U.S. inflation accelerated again in May, with the personal consumption expenditures price index rising 4.1% from a year earlier. The reading pushed inflation back above 4.0% for the first time since April 2023 and kept alive the chance that the Federal Reserve could still raise rates later this year.

The Bureau of Economic Analysis said the monthly PCE price index rose 0.4% in May, while core PCE, which strips out food and energy, increased 3.4% from a year earlier after a 3.3% rise in April. Core prices also climbed 0.3% from the prior month. CNBC said the annual core reading was the highest since October 2023, underscoring how stubborn underlying inflation remained even as energy markets eased.

Household spending helped keep price pressure alive.

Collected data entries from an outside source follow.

`/design/flow/design.v`:
```
module decode_reg_file #(
    parameter DATA_WIDTH = 32,
    REGISTER_ADDRESS_WIDTH = 5
)(
    input logic                         clk,
    input logic                         resultSrcD_i,
    input logic                         memWriteD_i,
    input logic [1:0]                   memTypeWireD_i,
    input logic                         AUIPCWireD_i,
    input logic                         branchSrcD_i,
    input logic [3:0]                   ALUCtrlD_i,
    input logic                         JALRD_i,
    input logic [DATA_WIDTH-1:0]        PCD_i,
    input logic [DATA_WIDTH-1:0]        RD1D_i,
    input logic [DATA_WIDTH-1:0]        SrcBD_i,
    input logic [DATA_WIDTH-1:0]        RD2D_i,
    input logic [DATA_WIDTH-1:0]        ImmExtD_i,
    input logic [2:0]                   funct3D_i,
    input logic                         memSignWireD_i,
    input logic                         regWriteD_i,
    input logic [REGISTER_ADDRESS_WIDTH-1:0] AD3D_i,
    input logic                         JALD_i,
    input logic [DATA_WIDTH-1:0]        incPC2_i,
    output logic                        AUIPCWireE_o,
    output logic [1:0]                  memTypeWireE_o,
    output logic                        resultSrcE_o,
    output logic                        memWriteE_o,
    output logic                        branchSrcE_o,
    output logic [3:0]                  ALUctrlE_o,
    output logic                        JALRE_o,
    output logic [DATA_WIDTH-1:0]       PCE_o,
    output logic [DATA_WIDTH-1:0]       RD1E_o,
    output logic [DATA_WIDTH-1:0]       SrcBE_o,
    output logic [DATA_WIDTH-1:0]       RD2E_o,
    output logic [DATA_WIDTH-1:0]       ImmExtE_o,
    output logic [2:0]                  funct3E_o,
    output logic                        memSignWireE_o,
    output logic                        regWriteE_o,
    output logic [REGISTER_ADDRESS_WIDTH-1:0] AD3E_o,
    output logic                        JALE_o,
    output logic [DATA_WIDTH-1:0]       incPC3_o
);
always_ff @(negedge clk) begin
    resultSrcE_o <= resultSrcD_i;
    memWriteE_o <= memWriteD_i;
    branchSrcE_o <= branchSrcD_i;
    ALUctrlE_o <= ALUCtrlD_i;
    JALRE_o <= JALRD_i;
    PCE_o <= PCD_i;
    RD1E_o <= RD1D_i;
    SrcBE_o <= SrcBD_i;
    RD2E_o <= RD2D_i;
    ImmExtE_o <= ImmExtD_i;
    funct3E_o <= funct3D_i;
    memTypeWireE_o <= memTypeWireD_i;
    memSignWireE_o <= memSignWireD_i;
    AUIPCWireE_o <= AUIPCWireD_i;
    regWriteE_o <= regWriteD_i; 
    AD3E_o <= AD3D_i;
    JALE_o <= JALD_i;
    incPC3_o <= incPC2_i;
end
endmodule
```
===== config.mk =====
export PLATFORM = sky130hd
export DESIGN_NAME = register_file
export DESIGN_NICKNAME = register_file
export VERILOG_FILES = /design/flow/design.v
export SDC_FILE = /design/flow/constraint.sdc
export NUM_CORES = 4
export LEC_CHECK = 1
export CORE_UTILIZATION = 30

===== constraint.sdc =====
current_design register_file

set clk_period 5.2
set clk_io_pct 0.2

create_clock -name clk0 -period $clk_period [get_ports {clk}]

set non_clock_inputs [all_inputs -no_clocks]
set_input_delay [expr $clk_period * $clk_io_pct] -clock clk0 $non_clock_inputs
set_output_delay [expr $clk_period * $clk_io_pct] -clock clk0 [all_outputs]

Personal consumption expenditures increased $156.1 billion, or 0.7%, in May, and real PCE rose 0.3% after inflation adjustment, showing consumers were still buying even with higher prices. The BEA said spending on services accounted for $94.3 billion of the increase, while goods spending added $61.8 billion. Personal income rose $181.6 billion, or 0.7%, and disposable personal income also increased 0.7%. Personal saving reached $704.2 billion, with the saving rate at 3.0%.

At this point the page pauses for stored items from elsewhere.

==> /design/flow/design.v <==
module ram_o #(
    parameter 
              WIDTH = 32 
)(
    input  logic    [1:0]           memtype_i,
    input  logic                    memsign_i,
    input  logic    [WIDTH-1:0]     rd_i,
    input  logic    [WIDTH-1:0]     a_i,
    output logic    [WIDTH-1:0]     rd_o
);
logic [1:0] whichbyte_i;
assign whichbyte_i = a_i[1:0];
always_comb begin
    case (memtype_i)
        2'b01:
            case (memsign_i)
                1'b0: 
                    case(whichbyte_i)
                        2'b00: rd_o ={{24{rd_i[7]}},  {rd_i[7:0]}};
                        2'b01: rd_o ={{24{rd_i[15]}}, {rd_i[15:8]}};
                        2'b10: rd_o ={{24{rd_i[23]}}, {rd_i[23:16]}};
                        2'b11: rd_o ={{24{rd_i[31]}}, {rd_i[31:24]}};
                    endcase
                1'b1:
                    case(whichbyte_i)
                        2'b00: rd_o ={{24{1'b0}}, {rd_i[7:0]}};
                        2'b01: rd_o ={{24{1'b0}}, {rd_i[15:8]}};
                        2'b10: rd_o ={{24{1'b0}}, {rd_i[23:16]}};
                        2'b11: rd_o ={{24{1'b0}}, {rd_i[31:24]}};
                    endcase
            endcase
        2'b10:
            case (memsign_i)
                1'b0: 
                    rd_o = whichbyte_i[1] ? {{16{rd_i[31]}}, rd_i[31:16]} : {{16{rd_i[15]}}, rd_i[15:0]};
                1'b1:
                    rd_o = whichbyte_i[1] ? {{16{1'b0}}, rd_i[31:16]} : {{16{1'b0}}, rd_i[15:0]};
            endcase
        default: rd_o = rd_i;
        endcase 
end
endmodule
==> /design/flow/run.sh <==
#!/bin/bash
# OpenROAD 26Q1-2900-gdf79404cd8, Yosys 0.63+post, stock flow scripts
make -C /OpenROAD-flow-scripts/flow DESIGN_CONFIG=/design/flow/config.mk WORK_HOME=/design/flow/orfs finish
==> /design/flow/config.mk <==
export PLATFORM = sky130hd
export DESIGN_NAME = ram_o
export DESIGN_NICKNAME = ram_o
export VERILOG_FILES = /design/flow/design.v
export SDC_FILE = /design/flow/constraint.sdc
export NUM_CORES = 4
export LEC_CHECK = 1
export CORE_AREA = 10 10 89 89
export DIE_AREA = 0 0 99 99
==> /design/flow/constraint.sdc <==
current_design ram_o

set clk_period 3.9
set clk_io_pct 0.2

create_clock -name clk0 -period $clk_period

set non_clock_inputs [all_inputs -no_clocks]
set_input_delay [expr $clk_period * $clk_io_pct] -clock clk0 $non_clock_inputs
set_output_delay [expr $clk_period * $clk_io_pct] -clock clk0 [all_outputs]
==> flow_summary_export.csv <==
group,metric,value,unit
die,boundaryPins,99,
min_path,hold_path_class,"in2out",
cells_and_area,stdcell_count,258,
yosys,top_cells_by_area,"a21oi_2, a21oi_1, nor2b_1, mux2_2, o2bb2ai_1",
timing,worst_slew_pin_slew,0.4111,ns
cells_and_area,fillers,636,
pwr,p_sw,90.21,uW
critical_path,path_delay_family,"buffers and inverters",
global_route,antenna_found_initial,0,
critical_path,critPathLaunchType,"primary input",
die,num_rows,28,
pwr,vdd.ir_drop.worst,44.21,uV
yosys,syn_inst,120,
clock_tree,postCtsSetupBuffers,0,
pwr,p_sw_frac,0.3716,
timing,layout_min_cycle_time,3.792,ns
placed_design,placed_cells,258,
timing,fin_crit_sh,0.9723,
critical_path,critical_path.cell_chain,"clkdlybuf4s50_1, inv_1, ha_1, buf_4, buf_4, o22ai_1, a22oi_1, o21ai_0, clkdlybuf4s50_1",
yosys,synth.distinct_cells,29,
timing,max_freq,263.7,MHz
placed_design,gp_congestion,0.7856,
global_route,grt_pass1_vias,1084,
global_route,grt_pass1_wl,6.230,mm
cells_and_area,regArea,0,sq um
critical_path,end_kind,"primary output",
cells_and_area,lay_top_count,"clkdlybuf4s50_1",
timing,setup_viol,0,
timing,hold_viol,0,
timing,setup_ws,0.1080,ns
pwr,power_frac_seq,0,
global_route,grt_max_degree,27,
pwr,share_comb_of_total_power,1.000,
pwr,p_clk_frac,0,
flow_run,drv_cap,0,
pwr,power,242.7,uW
yosys,syn_avg_cell_area,6.694,sq um
drt,vias_per_cell,4.190,
drt,drt_iter0_drc,52,
drt,antenna_cells,0,
cells_and_area,nClkBuffers,0,
drt,firstDrtPassIters,4,
global_route,gr-total-overflow,0,
die,floorplan.core_util,0.1341,
drt,drt-wirelength-per-cell,15.86,um
cells_and_area,layout_top_cells,"clkdlybuf4s50_1, a21oi_1, nand2_1",
critical_path,worst_path_max_delay_cell,"clkdlybuf4s50_1",
critical_path,path_buffers,5,
cells_and_area,mi_logic_area,709.4,sq um
pwr,leakage,0.0005600,uW
pwr,power.density,154.7,nW/um^2
yosys,synth_warnings,1,
critical_path,cp.required,3.12,ns
timing,relSlewSlack,0.7254,
status,status,"complete, no violations",
die,dieHeight,99,um
yosys,synth_seq_share,0,
critical_path,cp_max_fo,26,
global_route,grt_usage,0.07642,
placed_design,placed_area,1559,sq um
yosys,synth_area,803.3,sq um
cells_and_area,final_area,1569,sq um
flow_run,warning_count,63,
timing,drv_slew,0,
yosys,ys_cells,120,
die,coreArea,5991,sq um
placed_design,io_buffer_count,69,
cells_and_area,drive_above_1_share,0.1694,
drt,routed_wl,4.091,mm
drt,num_vias,1081,
critical_path,critPathKind,"in2out",
drt,drc,0,
yosys,ys_chip_area,803.3,sq um
die,die_area,9801,sq um
pwr,intPower,152.5,uW
die,fp.dieW,99,um
drt,ant_nets,0,
critical_path,worst_ep_arrival_time,3.01,ns
cells_and_area,syn_to_final_growth,95.33,%
placed_design,post-place-ws,-0.01565,ns
critical_path,max_stage_delay,0.48,ns
placed_design,dp_hpwl,3.283,mm
yosys,top_cell_area_share,0.1199,
timing,rsz0062_at_grt,"false",
yosys,yosys.area.top_type,"a21oi_2",
cells_and_area,ff_count,0,
## cells by family (layout without fill, tap and decap cells)
kind of cell | Yosys count | in the layout | share of synthesized area
adder cells (fa/ha/maj) | 2 | 2 | 0.03115
AND/OR/NAND/NOR | 40 | 40 | 0.2523
buffers and inverters | 18 | 81 | 0.1293
AND-OR/OR-AND | 49 | 49 | 0.4330
multiplexers | 11 | 11 | 0.1542
## timing repair
| item | 4_1_cts | 5_1_grt |
|---|---|---|
| hold buffers | 0 | 0 |
| hold endpoints to repair | 0 | 0 |
| gates resized | 1 | 2 |
| setup endpoints to repair | 5 | 6 |
## synthesized netlist by cell type, types with 3 or more instances
| cell type | count |
|---|---|
| nor3_1 | 3 |
| o2bb2ai_1 | 7 |
| nand2_1 | 15 |
| nor2b_1 | 13 |
| buf_2 | 4 |
| inv_1 | 4 |
| clkbuf_1 | 5 |
| a21oi_2 | 11 |
| a22oi_1 | 7 |
| mux2i_1 | 3 |
| a21oi_1 | 18 |
| mux2_2 | 7 |
| nor2_1 | 3 |
## routing by layer
| layer | vias to the layer above | wire length, um | global-route usage |
|---|---|---|---|
| met5 | - | 0 | 0 |
| met4 | 0 | 0 | 0 |
| met3 | 0 | 369 | 0.02396 |
| met2 | 40 | 1859 | 0.1242 |
| met1 | 485 | 1863 | 0.1026 |
| li1 | 556 | - | - |
## power groups by stage
stage / combinational (uW) / clock, uW / sequential, uW
CTS: 247 / 0 / 0
global route: 267 / 0 / 0
finish: 243 / 0 / 0
## final cells by class
cell class         count  share of cell area
inverters              4            0.009569
repair buffers        77              0.4785
well taps             75             0.05981
multi-input cells    102              0.4522
## metrics by stage
step                  util  TNS (ns)  hold WS, ns
global placement    0.2602   -0.1502        2.489
detailed placement  0.2602  -0.05545        2.483
CTS                 0.2611         0        2.491
floorplan                -         0        1.624
global route        0.2619         0        2.514
finish              0.2619         0        2.479
## path summary, 6_finish.rpt
| check | from | endpoint | cells past startpoint |
|---|---|---|---|
| hold / removal | rd_i[1] | rd_o[1] | 3 |
| setup / recovery | memtype_i[0] | rd_o[7] | 9 |
Power figures rest on the tool's default switching activity, not on a simulated workload.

The latest data came in line with a Reuters forecast for 4.1%, but the policy message was less comfortable for the Fed. Markets were already pricing in the possibility of a September rate hike, and Scott Anderson, chief U.S. economist at BMO Capital Markets, said PCE inflation was still too high and would likely keep the Fed on hold while it weighed another increase at upcoming meetings. Energy prices offered some relief after oil fell back toward pre-war levels following a preliminary peace deal involving the United States and Iran, but services inflation remained sticky.

Federal Reserve — Wikimedia Commons
Daniel Schwen via Wikimedia Commons (CC BY-SA 4.0)

The May report also carried political weight. Higher prices remain a liability for Trump and Republicans as they head toward the midterms, especially after consumers absorbed additional pressure from sweeping import tariffs and a cost-of-living fight that has not gone away. Trump made lowering inflation a central promise of his 2024 campaign, and the latest data showed why that pledge remains difficult to deliver while spending stays resilient.

The Bureau of Economic Analysis said the next personal income and outlays release is scheduled for July 30, 2026, at 8:30 a.m. EDT.